若いうちは兎も角、熟年、はたまた老年での離婚も増えているそうである。と言う筆者も先日、妻から「あんたとは一緒に生きていけないよね」と、何が頭に来たのか言われてしまった。その理由は分かっているが、小欄では伏せておこう。
 そもそも出会うまでは夫々、別の人生を歩んで来た男と女が一つ屋根の下に一緒に住み生活するのは無理があり、互いに相手を尊重し片やが病気になったりしたりすると助け合わなければならないというが、筆者は相当な「糸の切れた凧」であり妻にしてみれば堪忍袋の緒が切れたということなのでしょう。
 こう言われても正直高を括っているのだが家を出て行かない(こちらが押っ放り出されるかも知れぬが)とは限らない。何の確信かは知らぬが高を括りっ放しである。
 世の中のニュースを見ていると幼児虐待死の事件が多い割に夫婦喧嘩は犬も食わぬというように、そのいざこざがニュースになることは珍しく、人に知れたり事件まで発展することが少ないのだが、元々は他人なので不和は有り得ることであり、私ども夫婦も30数年の年月を経てその危機が迫っているということなのか。
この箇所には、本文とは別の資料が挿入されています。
File: config.mk
export PLATFORM = sky130hd
export DESIGN_NAME = pcg_port_c
export DESIGN_NICKNAME = d
export VERILOG_FILES = /design/src/rtl/pcg_sync2.v /design/src/rtl/pcg_spike_filter.v /design/src/rtl/pcg_port_c.v
export VERILOG_INCLUDE_DIRS = /design/src /design/src/rtl
export SDC_FILE = /design/constraint.sdc
export NUM_CORES = 1
export LEC_CHECK = 0
export ABC_AREA = 1
export BUFFER_PORTS_ARGS = -buffer_cell sky130_fd_sc_hd__buf_2
export CAP_MARGIN = 20
export CORE_ASPECT_RATIO = 0.7
export CORE_UTILIZATION = 48
export DETAILED_ROUTE_END_ITERATION = 10
export GPL_TIMING_DRIVEN = 0
export HOLD_SLACK_MARGIN = 0.02
export PLACE_DENSITY_LB_ADDON = 0.15
export REMOVE_ABC_BUFFERS = 1
export SLEW_MARGIN = 20
export SYNTH_ARGS = -nofsm -noshare
export SYNTH_HDL_FRONTEND = slang
export SYNTH_SLANG_ARGS = --single-unit
File: constraint.sdc
create_clock -name hclk -period 2.27 [get_ports hclk]
set_clock_uncertainty 0.05 [all_clocks]
set_input_delay 0.1135 -clock hclk [delete_from_list [all_inputs] [get_ports hclk]]
set_output_delay 0.1135 -clock hclk [all_outputs]
set_load 0.01 [all_outputs]
File: src/rtl/pcg_consts.vh
// Constants for the port C general purpose block
`ifndef PCG_CONSTS_VH
`define PCG_CONSTS_VH
`define PCG_PIN_LEVELS_IDX 8'h13
`define PCG_DIRECTION_IDX 8'h14
`define PCG_OUTPUT_LATCH_IDX 8'h15
`define PCG_ALT_CTRL_IDX 8'h16
`define PCG_ADDR_LSB 2
`define PCG_ADDR_MSB 9
`define PCG_BYTE_RESET 8'h00
`define PCG_ALT_GPUD_BIT 0
`define PCG_ALT_ASYNC_BIT 1
`define PCG_ALT_TWI_BIT 2
`define PCG_ALT_RESET 3'h0
`define PCG_OSC_OUT_PIN 7
`define PCG_OSC_IN_PIN 6
`define PCG_TW_DATA_PIN 1
`define PCG_TW_CLOCK_PIN 0
`define PCG_SPIKE_NS 50
`define PCG_CLK_PERIOD_NS 10
`define PCG_HTRANS_NONSEQ 2'h2
`define PCG_HTRANS_SEQ 2'h3
`endif

File: src/rtl/pcg_sync2.v
// Two flop synchroniser for a bus of pin levels
`timescale 1ns/1ps
module pcg_sync2 #(
	parameter WIDTH = 8
) (
	input wire hclk,
	input wire hresetn,
	input wire [WIDTH-1:0] async_in,
	output wire [WIDTH-1:0] sync_out
);
reg [WIDTH-1:0] meta_ff;
reg [WIDTH-1:0] sync_ff;
always @(posedge hclk or negedge hresetn) begin
	if (!hresetn) begin
		meta_ff <= {WIDTH{1'b0}};
		sync_ff <= {WIDTH{1'b0}};
	end else begin
		meta_ff <= async_in;
		sync_ff <= meta_ff;
	end
end
assign sync_out = sync_ff;
endmodule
 料理は一切できず洗濯などもしたことのない筆者は「(離婚したら)家政婦さんに来てもらうから」などとうそぶいているが、現実的には有り得ることでなく、一人で生活する羽目に付くであろう。
 結婚し暫くし妻から三行半を突き付けられるのは自業自得とはいえ辛いものがある。然らば優しい夫に―と思うも、そう簡単に変われないのが男である。